Ce mercredi 4 septembre, la justice groenlandaise doit statuer si le militant écologiste Paul Watson reste ou non en prison, en vue d’une possible extradition vers le Japon. Ce pays, dont la dureté du système carcéral fait l’objet de nombreuses dénonciations, lui reproche des incidents survenus en 2010 entre son ONG Sea Shepherd et un navire baleinier nippon. Vert a fait le point sur les éléments-clés du dossier avec William Bourdon, l’un des avocats du collectif de défense de Paul Watson.
Dans les prisons du Groenland
Paul Watson est détenu dans le territoire autonome danois du Groenland depuis le 21 juillet dernier. Une arrestation qui intervient dans le cadre des poursuites engagées par le Japon contre le militant suite aux incidents survenus en 2010 (notre article) entre Sea Shepherd et le navire baleinier Shonan Maru. Dans un grand entretien accordé à Vert, Lamya Essemlali, la présidente de Sea Shepherd France, revient en détail sur cet épisode chaotique et déterminant.
L’audience de ce mercredi 4 septembre n’est pas consacrée à cette possible extradition, réclamée par le Japon, mais exclusivement à son maintien ou non en détention. La décision sur le fond du dossier – le militant doit-il être extradé suite à la plainte du Japon pour les incidents de 2010 ? – sera rendue plus tard, à une date inconnue à ce jour. Mardi 3 septembre, le militant écologiste a été entendu, notamment au sujet de ces images filmées lors des incidents de 2010 entre Sea Sherperd et le Shonan Maru.
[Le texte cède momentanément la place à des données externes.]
Context: an optimization exercise on an open-source flow, tuned for small area, a short achievable clock period and few clock cycles. The choices shown serve that exercise and are no tape-out recipe.
Function was checked by simulation only, so behaviour that the tests miss may differ from the original.
Power figures rest on the tool's default switching activity, not on a simulated workload.

### design/flow/config.mk
export PLATFORM = sky130hd
export DESIGN_NAME = pbe_core
export DESIGN_NICKNAME = pbe_core
export VERILOG_FILES = /design/flow/design.v
export SDC_FILE = /design/flow/constraint.sdc
export NUM_CORES = 4
export LEC_CHECK = 0
export CAP_MARGIN = 20
export CORE_MARGIN = 2
export CORE_UTILIZATION = 35
export PLACE_DENSITY = 0.5
export SLEW_MARGIN = 20
### design/flow/constraint.sdc
create_clock -name core_clock -period 14.0 [get_ports {clk}]
set_input_delay 2.8000 -clock core_clock [delete_from_list [all_inputs] [get_ports {clk}]]
set_output_delay 2.8000 -clock core_clock [all_outputs]
set_load 0.01 [all_outputs]
### design/flow/design.v
module pbe_core (
    input  wire         clk,
    input  wire         rst_n,
    input  wire         cmd_valid,
    input  wire [31:0]  cmd_word,
    output wire         cmd_ready,
    output reg          done,
    output reg  [2:0]   err,
    input  wire         xw_en,
    input  wire [2:0]   xw_idx,
    input  wire [63:0]  xw_data,
    input  wire [2:0]   b_sel,
    output wire [7:0]   b_len,
    output wire [127:0] b_val,
    input  wire [2:0]   x_sel,
    output wire [63:0]  x_val
);
    localparam [2:0] E_NONE = 3'd0, E_RANGE = 3'd1, E_CAPACITY = 3'd5, E_ILLEGAL = 3'd6;
    localparam [5:0] OP_NOP = 6'h00, OP_CLR = 6'h01, OP_MOV = 6'h02, OP_CAT = 6'h03,
                     OP_SHL = 6'h04, OP_SHR = 6'h05, OP_MASK = 6'h06, OP_PADO = 6'h07,
                     OP_GETLEN = 6'h0A, OP_SHLI = 6'h0C, OP_SHRI = 6'h0D, OP_MASKI = 6'h0E,
                     OP_LDXI = 6'h0F, OP_ENCWN = 6'h10, OP_ENCINT = 6'h18,
                     OP_ENCENUM = 6'h19, OP_ENCCHO = 6'h1A;
    reg [127:0] bval [0:7];
    reg [7:0]   blen [0:7];
    reg [63:0]  xreg [0:7];
    assign cmd_ready = 1'b1;
    function [7:0] onehot(input [2:0] idx);
        onehot = 8'd1 << idx;
    endfunction
    integer     j;
    reg [127:0] rd_bv;
    reg [7:0]   rd_bl;
    reg [63:0]  rd_x;
    wire [7:0]  bsel_oh = onehot(b_sel);
    wire [7:0]  xsel_oh = onehot(x_sel);
    always @(*) begin
        rd_bv = 128'd0; rd_bl = 8'd0; rd_x = 64'd0;
        for (j = 0; j < 8; j = j + 1) begin
            rd_bv = rd_bv | (bval[j] & {128{bsel_oh[j]}});
            rd_bl = rd_bl | (blen[j] & {8{bsel_oh[j]}});
            rd_x  = rd_x  | (xreg[j] & {64{xsel_oh[j]}});
        end
    end
    assign b_len = rd_bl;
    assign b_val = rd_bv;
    assign x_val = rd_x;
    wire [31:0] w  = cmd_word;
    wire [5:0]  op = w[31:26];
    reg legal;
    always @(*) begin
        case (op)
            OP_NOP:     legal = (w & 32'hFFFFFFFF) == 32'h00000000;
            OP_CLR:     legal = (w & 32'hFC7FFFFF) == 32'h04000000;
            OP_MOV:     legal = (w & 32'hFC71FFFF) == 32'h08000000;
            OP_CAT:     legal = (w & 32'hFC703FFF) == 32'h0C000000;
            OP_SHL:     legal = (w & 32'hFC71C7FF) == 32'h10000000;
            OP_SHR:     legal = (w & 32'hFC71C7FF) == 32'h14000000;
            OP_MASK:    legal = (w & 32'hFC71C7FF) == 32'h18000000;
            OP_PADO:    legal = (w & 32'hFC71FFFF) == 32'h1C000000;
            OP_GETLEN:  legal = (w & 32'hFFF1C7FF) == 32'h28000000;
            OP_SHLI:    legal = 1'b1;
            OP_SHRI:    legal = 1'b1;
            OP_MASKI:   legal = 1'b1;
            OP_LDXI:    legal = (w & 32'hFC700000) == 32'h3C000000;
            OP_ENCWN:   legal = (w & 32'hFC7FC01F) == 32'h40000000;
            OP_ENCINT:  legal = (w & 32'hFC7FC00F) == 32'h60000000;
            OP_ENCENUM: legal = (w & 32'hFC7FC00F) == 32'h64000000;
            OP_ENCCHO:  legal = (w & 32'hFC7FC00F) == 32'h68000000;
            default:    legal = 1'b0;
        endcase
    end
    wire is_imm = (op == OP_SHLI) || (op == OP_SHRI) || (op == OP_MASKI);
    localparam C_CLR = 0, C_MOV = 1, C_CAT = 2, C_SHL = 3, C_SHR = 4, C_MASK = 5,
               C_PADO = 6, C_GETLEN = 7, C_LDXI = 8, C_ENC = 9, C_EXT = 10, NCLS = 11;
    wire [NCLS-1:0] cls;
    assign cls[C_CLR]    = legal && op == OP_CLR;
    assign cls[C_MOV]    = legal && op == OP_MOV;
    assign cls[C_CAT]    = legal && op == OP_CAT;
    assign cls[C_SHL]    = legal && (op == OP_SHL || op == OP_SHLI);
    assign cls[C_SHR]    = legal && (op == OP_SHR || op == OP_SHRI);
    assign cls[C_MASK]   = legal && (op == OP_MASK || op == OP_MASKI);
    assign cls[C_PADO]   = legal && op == OP_PADO;
    assign cls[C_GETLEN] = legal && op == OP_GETLEN;
    assign cls[C_LDXI]   = legal && op == OP_LDXI;
    assign cls[C_ENC]    = legal && (op == OP_ENCWN || op == OP_ENCINT ||
                                     op == OP_ENCENUM || op == OP_ENCCHO);
    assign cls[C_EXT]    = legal && op != OP_ENCWN && w[4];
    reg             c_valid;
    reg             c_illegal;
    reg [NCLS-1:0]  c_cls;
    reg             c_imm;
    reg [2:0]       c_bd;
    reg [7:0]       c_a_oh, c_bb_oh, c_xa_oh, c_xb_oh, c_xc_oh, c_r1_oh;
    reg [19:0]      c_imm20;
    always @(posedge clk) begin
        if (!rst_n) c_valid <= 1'b0;
        else        c_valid <= cmd_valid;
        c_illegal <= !legal;
        c_cls     <= cls;
        c_imm     <= is_imm;
        c_bd      <= w[25:23];
        c_a_oh    <= onehot(is_imm ? w[22:20] : w[19:17]);
        c_bb_oh   <= onehot(w[16:14]);
        c_xa_oh   <= onehot(w[13:11]);
        c_xb_oh   <= onehot(w[10:8]);
        c_xc_oh   <= onehot(w[7:5]);
        c_r1_oh   <= onehot(w[25:23]);
        c_imm20   <= w[19:0];
    end
    reg  [7:0]  al, bl;
    reg  [63:0] xa, xb, xc;
    always @(*) begin
        al = 8'd0; bl = 8'd0; xa = 64'd0; xb = 64'd0; xc = 64'd0;
        for (j = 0; j < 8; j = j + 1) begin
            al = al | (blen[j] & {8{c_a_oh[j]}});
            bl = bl | (blen[j] & {8{c_bb_oh[j]}});
            xa = xa | (xreg[j] & {64{c_xa_oh[j]}});
            xb = xb | (xreg[j] & {64{c_xb_oh[j]}});
            xc = xc | (xreg[j] & {64{c_xc_oh[j]}});
        end
    end
    wire        n_big  = c_imm ? (|c_imm20[19:8]) : (|xa[63:8]);    
    wire [7:0]  n8     = c_imm ? c_imm20[7:0] : xa[7:0];
    wire [8:0]  cat_len = {1'b0, al} + {1'b0, bl};
    wire        cat_cap = cat_len > 9'd128;
    wire [8:0]  shr_len = {1'b0, al} + {1'b0, n8};
    wire        shr_cap = n_big || (shr_len > 9'd128);
    wire        n_ge_al = n_big || (n8 >= al);
    wire [7:0]  shl_len = n_ge_al ? 8'd0 : (al - n8);
    wire [7:0]  msk_len = n_ge_al ? al : n8;
    wire [7:0]  pad_len = (al + 8'd7) & 8'hF8;
    wire [64:0] span65  = {xc[63], xc} - {xb[63], xb};      
    wire [64:0] off65   = {xa[63], xa} - {xb[63], xb};      
    wire [64:0] vh65    = {xc[63], xc} - {xa[63], xa};      
    wire        wn_range = span65[64] || off65[64] || vh65[64];
    wire [63:0] span    = span65[63:0];
    reg  [6:0]  wn_w;
    integer     k;
    always @(*) begin
        wn_w = 7'd0;
        for (k = 0; k < 8; k = k + 1)
            if (span[k]) wn_w = k[6:0] + 7'd1;
        for (k = 1; k < 8; k = k + 1)
            if (|span[8*k +: 8]) wn_w = 7'd8 * (k[6:0] + 7'd1);
    end
    wire [7:0]  wn_len = {1'b0, wn_w} + {7'd0, c_cls[C_EXT]};
    wire        bwe    = |{c_cls[C_CLR], c_cls[C_MOV], c_cls[C_CAT], c_cls[C_SHL], c_cls[C_SHR],
                           c_cls[C_MASK], c_cls[C_PADO], c_cls[C_ENC]};
    wire        cap    = (c_cls[C_CAT] && cat_cap) || (c_cls[C_SHR] && shr_cap);
    wire        range  = c_cls[C_ENC] && wn_range;
    wire [2:0]  s2_err = c_illegal ? E_ILLEGAL : cap ? E_CAPACITY : range ? E_RANGE : E_NONE;
    wire [7:0]  s2_len =
        (cap || range) ? 8'd0 :
        ({8{c_cls[C_MOV]}}  & al) |
        ({8{c_cls[C_CAT]}}  & cat_len[7:0]) |
        ({8{c_cls[C_SHL]}}  & shl_len) |
        ({8{c_cls[C_SHR]}}  & shr_len[7:0]) |
        ({8{c_cls[C_MASK]}} & msk_len) |
        ({8{c_cls[C_PADO]}} & pad_len) |
        ({8{c_cls[C_ENC]}}  & wn_len);
    wire [6:0]  s2_rot =
        ({7{c_cls[C_CAT]}} & al[6:0]) |
        ({7{c_cls[C_SHL]}} & (7'd0 - n8[6:0])) |
        ({7{c_cls[C_SHR]}} & n8[6:0]) |
        ({7{c_cls[C_ENC]}} & wn_len[6:0]);
    reg         s3_valid;
    reg         s3_bwe;
    reg [2:0]   s3_bd;
    reg [2:0]   s3_err;
    reg [7:0]   s3_len;
    reg [6:0]   s3_rot;
    reg [7:0]   s3_ba;       
    reg [7:0]   s3_br;       
    reg [63:0]  s3_off;
    wire        acc = c_valid;
    always @(posedge clk) begin
        if (!rst_n) begin
            s3_valid <= 1'b0;
            s3_bwe   <= 1'b0;
            done     <= 1'b0;
            err      <= E_NONE;
        end else begin
            s3_valid <= acc;
            s3_bwe   <= acc && bwe;
            done     <= s3_valid;
            err      <= s3_err;
        end
    end
    always @(posedge clk) begin
        s3_bd   <= c_bd;
        s3_err  <= s2_err;
        s3_len  <= s2_len;
        s3_rot  <= s2_rot;
        s3_ba   <= c_cls[C_CAT] ? c_a_oh : 8'd0;
        s3_br   <= c_cls[C_CAT] ? c_bb_oh : c_cls[C_ENC] ? 8'd0 : c_a_oh;
        s3_off  <= c_cls[C_ENC] ? off65[63:0] : 64'd0;
    end
    reg  [127:0] v_a, v_r;
    always @(*) begin
        v_a = 128'd0; v_r = 128'd0;
        for (j = 0; j < 8; j = j + 1) begin
            v_a = v_a | (bval[j] & {128{s3_ba[j]}});
            v_r = v_r | (bval[j] & {128{s3_br[j]}});
        end
    end
    wire [127:0] r_in = v_r | {64'd0, s3_off};
    wire [255:0] r_dbl = {r_in, r_in} >> s3_rot;
    wire [127:0] r_rot = r_dbl[127:0];
    reg  [127:0] len_mask;
    integer      p;
    always @(*) begin
        for (p = 0; p < 128; p = p + 1)
            len_mask[127 - p] = rst_n && (s3_len > p);
    end
    wire [127:0] r_val = (r_rot | v_a) & len_mask;
    wire [7:0]  len_wd = rst_n ? s2_len : 8'd0;
    wire [7:0]  len_we = {8{acc && bwe}} & onehot(c_bd);
    wire [63:0] x_cmd  = c_cls[C_LDXI] ? {{44{c_imm20[19]}}, c_imm20} : {56'd0, al};
    wire [63:0] x_wd   = !rst_n ? 64'd0 : (acc ? x_cmd : xw_data);
    wire [7:0]  x_we   = acc ? ({8{c_cls[C_LDXI]}} & c_r1_oh) | ({8{c_cls[C_GETLEN]}} & c_xa_oh)
                             : ({8{xw_en && !cmd_valid}} & onehot(xw_idx));
    wire [7:0]  v_we   = {8{s3_bwe}} & onehot(s3_bd);
    integer i;
    always @(posedge clk) begin
        for (i = 0; i < 8; i = i + 1) begin
            if (!rst_n || len_we[i])
                blen[i] <= len_wd;
            if (!rst_n || x_we[i])
                xreg[i] <= x_wd;
            if (!rst_n || v_we[i])
                bval[i] <= r_val;
        end
    end
endmodule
«La probabilité que Paul reste en détention est très élevée puisqu’il y a plus de 12 ans, alors qu’il faisait déjà l’objet de ces procédures lancées par le Japon et qu’il avait été arrêté en Allemagne, Paul avait quitté le territoire. Le fait qu’il ait déjà quitté un pays alors qu’il avait l’interdiction de le faire ne joue pas vraiment en sa faveur», souligne William Bourdon.
Quels pourraient être les recours en cas d’extradition ?
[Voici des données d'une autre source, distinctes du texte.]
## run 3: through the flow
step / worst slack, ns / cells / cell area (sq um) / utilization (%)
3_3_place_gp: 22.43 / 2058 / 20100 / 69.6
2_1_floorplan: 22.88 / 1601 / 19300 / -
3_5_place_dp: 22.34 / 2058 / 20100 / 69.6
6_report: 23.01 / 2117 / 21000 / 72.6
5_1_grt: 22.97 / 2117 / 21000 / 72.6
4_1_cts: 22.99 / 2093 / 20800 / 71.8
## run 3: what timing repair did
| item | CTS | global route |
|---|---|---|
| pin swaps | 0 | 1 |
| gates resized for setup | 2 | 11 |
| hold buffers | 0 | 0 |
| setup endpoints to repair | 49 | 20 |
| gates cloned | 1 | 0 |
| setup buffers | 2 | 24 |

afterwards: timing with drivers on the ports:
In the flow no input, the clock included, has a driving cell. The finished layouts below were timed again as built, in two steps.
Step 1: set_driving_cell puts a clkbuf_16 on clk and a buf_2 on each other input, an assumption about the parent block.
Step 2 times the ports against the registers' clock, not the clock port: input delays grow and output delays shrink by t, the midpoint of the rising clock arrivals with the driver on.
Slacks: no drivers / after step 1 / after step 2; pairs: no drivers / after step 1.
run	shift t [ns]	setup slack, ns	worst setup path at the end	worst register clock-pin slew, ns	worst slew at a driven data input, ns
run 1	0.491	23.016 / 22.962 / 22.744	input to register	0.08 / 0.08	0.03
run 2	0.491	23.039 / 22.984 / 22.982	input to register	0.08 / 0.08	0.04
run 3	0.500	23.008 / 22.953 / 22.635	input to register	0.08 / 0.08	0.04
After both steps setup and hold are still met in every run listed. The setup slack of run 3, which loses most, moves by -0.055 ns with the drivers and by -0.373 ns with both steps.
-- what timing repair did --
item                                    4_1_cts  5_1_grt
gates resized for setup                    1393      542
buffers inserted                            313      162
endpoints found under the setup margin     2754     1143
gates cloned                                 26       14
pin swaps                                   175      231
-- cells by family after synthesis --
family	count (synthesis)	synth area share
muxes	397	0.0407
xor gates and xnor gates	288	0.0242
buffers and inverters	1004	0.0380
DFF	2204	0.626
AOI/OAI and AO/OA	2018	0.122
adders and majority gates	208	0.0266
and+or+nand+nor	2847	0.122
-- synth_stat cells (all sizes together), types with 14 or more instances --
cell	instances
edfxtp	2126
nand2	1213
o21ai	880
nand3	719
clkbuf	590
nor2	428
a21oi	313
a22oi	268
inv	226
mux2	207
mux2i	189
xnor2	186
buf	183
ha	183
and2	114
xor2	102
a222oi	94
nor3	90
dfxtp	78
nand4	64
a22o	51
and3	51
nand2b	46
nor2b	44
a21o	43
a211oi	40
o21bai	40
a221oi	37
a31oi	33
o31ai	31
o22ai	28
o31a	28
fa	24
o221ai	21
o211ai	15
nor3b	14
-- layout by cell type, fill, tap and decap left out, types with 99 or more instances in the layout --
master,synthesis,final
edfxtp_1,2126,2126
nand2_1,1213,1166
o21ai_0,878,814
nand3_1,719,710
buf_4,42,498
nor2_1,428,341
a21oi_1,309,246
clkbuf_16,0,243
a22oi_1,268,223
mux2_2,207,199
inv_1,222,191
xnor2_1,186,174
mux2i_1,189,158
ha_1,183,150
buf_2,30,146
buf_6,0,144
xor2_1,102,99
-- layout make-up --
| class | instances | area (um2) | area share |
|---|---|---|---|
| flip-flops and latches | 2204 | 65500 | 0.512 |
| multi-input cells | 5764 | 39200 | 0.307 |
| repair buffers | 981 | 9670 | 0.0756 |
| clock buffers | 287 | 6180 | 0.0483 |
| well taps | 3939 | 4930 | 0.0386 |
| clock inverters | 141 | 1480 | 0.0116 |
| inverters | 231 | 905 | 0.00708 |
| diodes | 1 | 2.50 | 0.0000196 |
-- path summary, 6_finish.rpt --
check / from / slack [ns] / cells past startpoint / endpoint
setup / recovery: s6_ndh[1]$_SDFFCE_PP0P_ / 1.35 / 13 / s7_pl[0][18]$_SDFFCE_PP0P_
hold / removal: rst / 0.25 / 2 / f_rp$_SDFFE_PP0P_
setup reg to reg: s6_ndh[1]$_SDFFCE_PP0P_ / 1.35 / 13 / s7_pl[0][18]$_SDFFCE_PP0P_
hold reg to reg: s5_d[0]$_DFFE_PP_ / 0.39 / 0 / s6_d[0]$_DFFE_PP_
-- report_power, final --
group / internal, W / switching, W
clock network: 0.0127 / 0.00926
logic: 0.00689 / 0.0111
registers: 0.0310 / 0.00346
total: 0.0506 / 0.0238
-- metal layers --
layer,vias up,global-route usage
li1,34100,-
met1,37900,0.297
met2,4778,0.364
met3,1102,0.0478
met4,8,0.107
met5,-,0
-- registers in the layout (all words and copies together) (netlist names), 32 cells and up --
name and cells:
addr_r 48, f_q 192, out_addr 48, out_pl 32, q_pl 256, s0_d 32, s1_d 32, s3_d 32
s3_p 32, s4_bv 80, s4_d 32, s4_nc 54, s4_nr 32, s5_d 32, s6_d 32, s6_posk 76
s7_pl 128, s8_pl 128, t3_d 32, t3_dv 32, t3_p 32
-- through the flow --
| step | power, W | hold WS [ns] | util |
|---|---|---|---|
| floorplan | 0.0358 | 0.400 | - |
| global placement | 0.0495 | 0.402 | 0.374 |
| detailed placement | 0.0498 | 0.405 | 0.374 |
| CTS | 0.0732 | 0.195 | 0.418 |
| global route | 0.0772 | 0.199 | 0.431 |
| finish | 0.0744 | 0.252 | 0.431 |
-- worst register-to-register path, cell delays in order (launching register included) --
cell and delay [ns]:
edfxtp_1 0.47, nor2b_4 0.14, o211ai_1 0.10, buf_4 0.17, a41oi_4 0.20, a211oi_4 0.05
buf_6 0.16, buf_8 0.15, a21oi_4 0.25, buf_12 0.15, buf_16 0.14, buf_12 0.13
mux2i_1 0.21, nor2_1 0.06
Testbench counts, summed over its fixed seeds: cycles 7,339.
This is an optimization exercise on Yosys and OpenROAD, whose aim is small area, a short achievable clock period and few clock cycles, not a production implementation.
In this exercise RTL edits were held to simulation tests only and were not proved equivalent to the original.

epsilon:
## fpl
module fpl (
    input  wire         clk,
    input  wire         rst,             
    input  wire         row_we,
    input  wire [6:0]   row_addr,
    input  wire [7:0]   row_wdata,
    input  wire         bitcnt_we,
    input  wire [15:0]  bitcnt_wdata,
    input  wire         cmd_we,
    input  wire [2:0]   cmd_entry,
    output reg  [1:0]   phase,           
    output reg  [2:0]   outcome,
    output reg  [3:0]   variant,
    output reg          mic_ok,
    output wire [15:0]  bitoff,
    output reg  [4:0]   flen,
    output reg  [135:0] frame,           
    output reg  [19:0]  present,
    output reg  [23:0]  f_id,
    output reg  [15:0]  f_batt,
    output reg  [11:0]  f_batt_mv,
    output reg  [15:0]  f_temp,
    output reg  [7:0]   f_hum,
    output reg  [15:0]  f_press,
    output reg  [8:0]   f_wdir,
    output reg  [23:0]  f_wavg,
    output reg  [23:0]  f_wmax,
    output reg  [24:0]  f_rain,
    output reg  [15:0]  f_uv,
    output reg  [3:0]   f_uvi,
    output reg  [23:0]  f_light,
    output reg  [13:0]  f_pm25,
    output reg  [13:0]  f_pm10,
    output reg  [7:0]   f_moist,
    output reg  [2:0]   f_boost,
    output reg  [8:0]   f_adraw,
    output reg  [47:0]  f_rclk
);
==> flow/config.mk <==
export PLATFORM = sky130hd
export DESIGN_NAME = fpl
export DESIGN_NICKNAME = fpl
export VERILOG_FILES = /design/flow/design.v
export SDC_FILE = /design/flow/constraint.sdc
export NUM_CORES = 4
export LEC_CHECK = 0
export CAP_MARGIN = 20
export CORE_MARGIN = 2
export CORE_UTILIZATION = 48
export CTS_CLUSTER_DIAMETER = 100
export CTS_CLUSTER_SIZE = 24
export PLACE_DENSITY = 0.67
export SLEW_MARGIN = 20
export TNS_END_PERCENT = 100
==> flow/constraint.sdc <==
create_clock -name core_clock -period 10.0 [get_ports {clk}]
set_input_delay 2.0000 -clock core_clock [delete_from_list [all_inputs] [get_ports {clk}]]
set_output_delay 2.0000 -clock core_clock [all_outputs]
set_load 0.01 [all_outputs]
standard.sh (not shown) runs the stock make flow with config.mk's settings and CLKGATE_MAP_FILE= SYNTH_SCRIPT=/design/flow/synth_recipe.tcl, a recipe that flattens the netlist after the stock synthesis.
==> flow/flow/run.sh <==
#!/bin/bash
set -euo pipefail
bash standard.sh SETUP_SLACK_MARGIN=6.4 'BUFFER_PORTS_ARGS=-buffer_cell sky130_fd_sc_hd__buf_2' finish > layout_make.log 2>&1
epsilon finished every stage and its layout cleared the timing, DRC and antenna checks.
Testbench counts of epsilon, summed over its fixed seeds: cycles 21,898.
## Diff of input files: beta against epsilon
- CTS_CLUSTER_SIZE now 20, was 24
- PLACE_DENSITY now 0.65, was 0.67
- CORE_UTILIZATION now 45, was 48
### Flow results
- Higher starting DRC count in detailed routing goes to epsilon over beta.
- Taking epsilon as the reference, in beta met2 layer wire length in the routed design has increased; average vias per placed instance down 2.0%; non-clock buffer count in the final layout went up by about 1.3%; design area went up 810 sq um.
- Tap cell count in beta is 155 above epsilon.

========
Setup of 01-11:
Another version of the RTL of fpl (not shown whole).
For scale: roughly 6600 cells after synthesis, about 1900 flip-flops, ~0.082 mm^2 of cells after synthesis.
Settings: LEC_CHECK=0, CAP_MARGIN=20, CORE_MARGIN=2, CORE_UTILIZATION=40, PLACE_DENSITY=0.6, SLEW_MARGIN=20, TNS_END_PERCENT=100; clock period 10.0 ns.
==> flow/flow/run.sh <==
#!/bin/bash
set -euo pipefail
bash standard.sh SETUP_SLACK_MARGIN=6.4 'BUFFER_PORTS_ARGS=-buffer_cell sky130_fd_sc_hd__buf_4' finish > layout_make.log 2>&1
Testbench counts of 01-11, summed over its fixed seeds: cycles 21,898.
Inputs modified between 01-11 and 09-15:
Settings: a change of PLACE_DENSITY from 0.6 to 0.65; an added CTS_CLUSTER_DIAMETER of 100; a change of CORE_UTILIZATION from 40 to 45; an added CTS_CLUSTER_SIZE of 20.
==> flow/flow/run.sh <==
#!/bin/bash
set -euo pipefail
bash standard.sh SETUP_SLACK_MARGIN=6.4 'BUFFER_PORTS_ARGS=-buffer_cell sky130_fd_sc_hd__buf_2' finish > layout_make.log 2>&1
### Flow results
Total non-filler cell area in the finished layout, 09-15 vs 01-11: down by a few percent
Number of standard cells in the final layout excluding fillers: 09-15 vs 01-11 down 492
Number of fillers in the final layout came out lower on 09-15 than on 01-11.

## separate check: timing with driven ports
How much do the figures lean on ideal ports? The routed layouts below were timed once more, with nothing changed but the port constraints. Step 1 (the two cells are an assumption about what drives the block):
set clk [get_ports {clk}]
set_driving_cell -lib_cell sky130_fd_sc_hd__clkbuf_16 $clk
set_driving_cell -lib_cell sky130_fd_sc_hd__buf_2 [delete_from_list [all_inputs] $clk]
Step 2 also shifts input and output timing later by t, the mid clock arrival at the registers, as if the neighbouring blocks saw the same clock. Slacks: ideal ports / drivers / drivers and shift; pairs: ideal ports / drivers.
run	t, ns	setup slack, ns	worst hold slack (ns)	worst setup path after step 2	latest minus earliest clock arrival (ns)
epsilon	0.882	6.240 / 6.240 / 5.704	0.445 / 0.445 / 0.445	input to register	0.082 / 0.082
beta	0.903	6.204 / 6.204 / 5.740	0.444 / 0.444 / 0.444	input to register	0.064 / 0.064
01-11	0.952	6.226 / 6.226 / 5.648	0.422 / 0.422 / 0.422	input to register	0.057 / 0.057
09-15	0.907	6.258 / 6.258 / 5.531	0.454 / 0.454 / 0.454	input to register	0.054 / 0.055
After both steps setup and hold are still met in every run listed. For 09-15, which loses most, drivers alone change the setup slack by 0.000 ns; drivers and shift together by -0.727 ns.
Depuis 2012 et l’édition d’un avis de recherche (on parle de «notice rouge») par Interpol sur la demande de Tokyo, le Japon cherche à juger le militant écologiste américano-canadien pour les incidents de 2010.
Premier scénario : le Danemark refuse la demande d’extradition. «Paul Watson sera alors libéré sur le champ, sans possibilité pour le Japon de remettre en cause cette décision», précise son avocat.
Second scénario : la demande d’extradition est acceptée. «Cela créerait un très mauvais précédent, anticipe William Bourdon. Dans un tel cas, tous les recours seront initiés par sa défense pour demander, devant la Cour suprême danoise et la Cour européenne des droits de l’Homme, une suspension et une annulation de l’extradition. Rappelons qu’en droit européen, il y a interdiction d’extrader quelqu’un vers un pays où il est menacé de faire l’objet d’une procédure inéquitable et où il pourra faire l’objet de mauvais traitements.» Les conditions particulièrement difficiles dans lesquelles sont maintenus les prisonniers au Japon ont été régulièrement mises en avant par les soutiens de Paul Watson, aujourd’hui âgé de 73 ans.
Une menace pour tous les lanceurs d’alerte
Si l’extradition de Paul Watson devenait réalité, ce serait un signal funeste envoyé par l’Europe au reste du monde. Plus aucun militant écologiste ne serait à l’abri. «Il y aurait un paradoxe fou à accepter cette extradition au moment où le droit européen protège de plus en plus les lanceurs d’alerte, y compris quand ils sont désobéissants, y compris quand ils violent la loi», souligne William Bourdon.
Ces dernières années, plusieurs lanceurs d’alerte ayant enfreint des juridictions nationales ont obtenu gain de cause. Ce fut par exemple le cas d’Antoine Deltour, le comptable français à l’origine des «Luxembourg Leaks», ces révélations sur le scandale de l’optimisation fiscale pratiquée dans ce pays. Ce fut aussi le cas de l’informaticien franco-italien Hervé Falciani, dans l’affaire des «Swiss Leaks», qui mit à jour un système global de fraude fiscale et de blanchiment d’argent, orchestré depuis la Suisse par la banque HSBC. Ou encore celui d’une militante féministe Femen, qui avait mimé un avortement dans une église parisienne.
«Paul Watson a contribué à dessiller les yeux de l’humanité sur la manière dont le Japon fait un bras d’honneur à l’ensemble des alertes des scientifiques et des obligations moratoires concernant la chasse à la baleine, souligne William Bourdon. On peut espérer que la très forte conscientisation des enjeux écologiques au Danemark ira dans le sens des intérêts de Paul».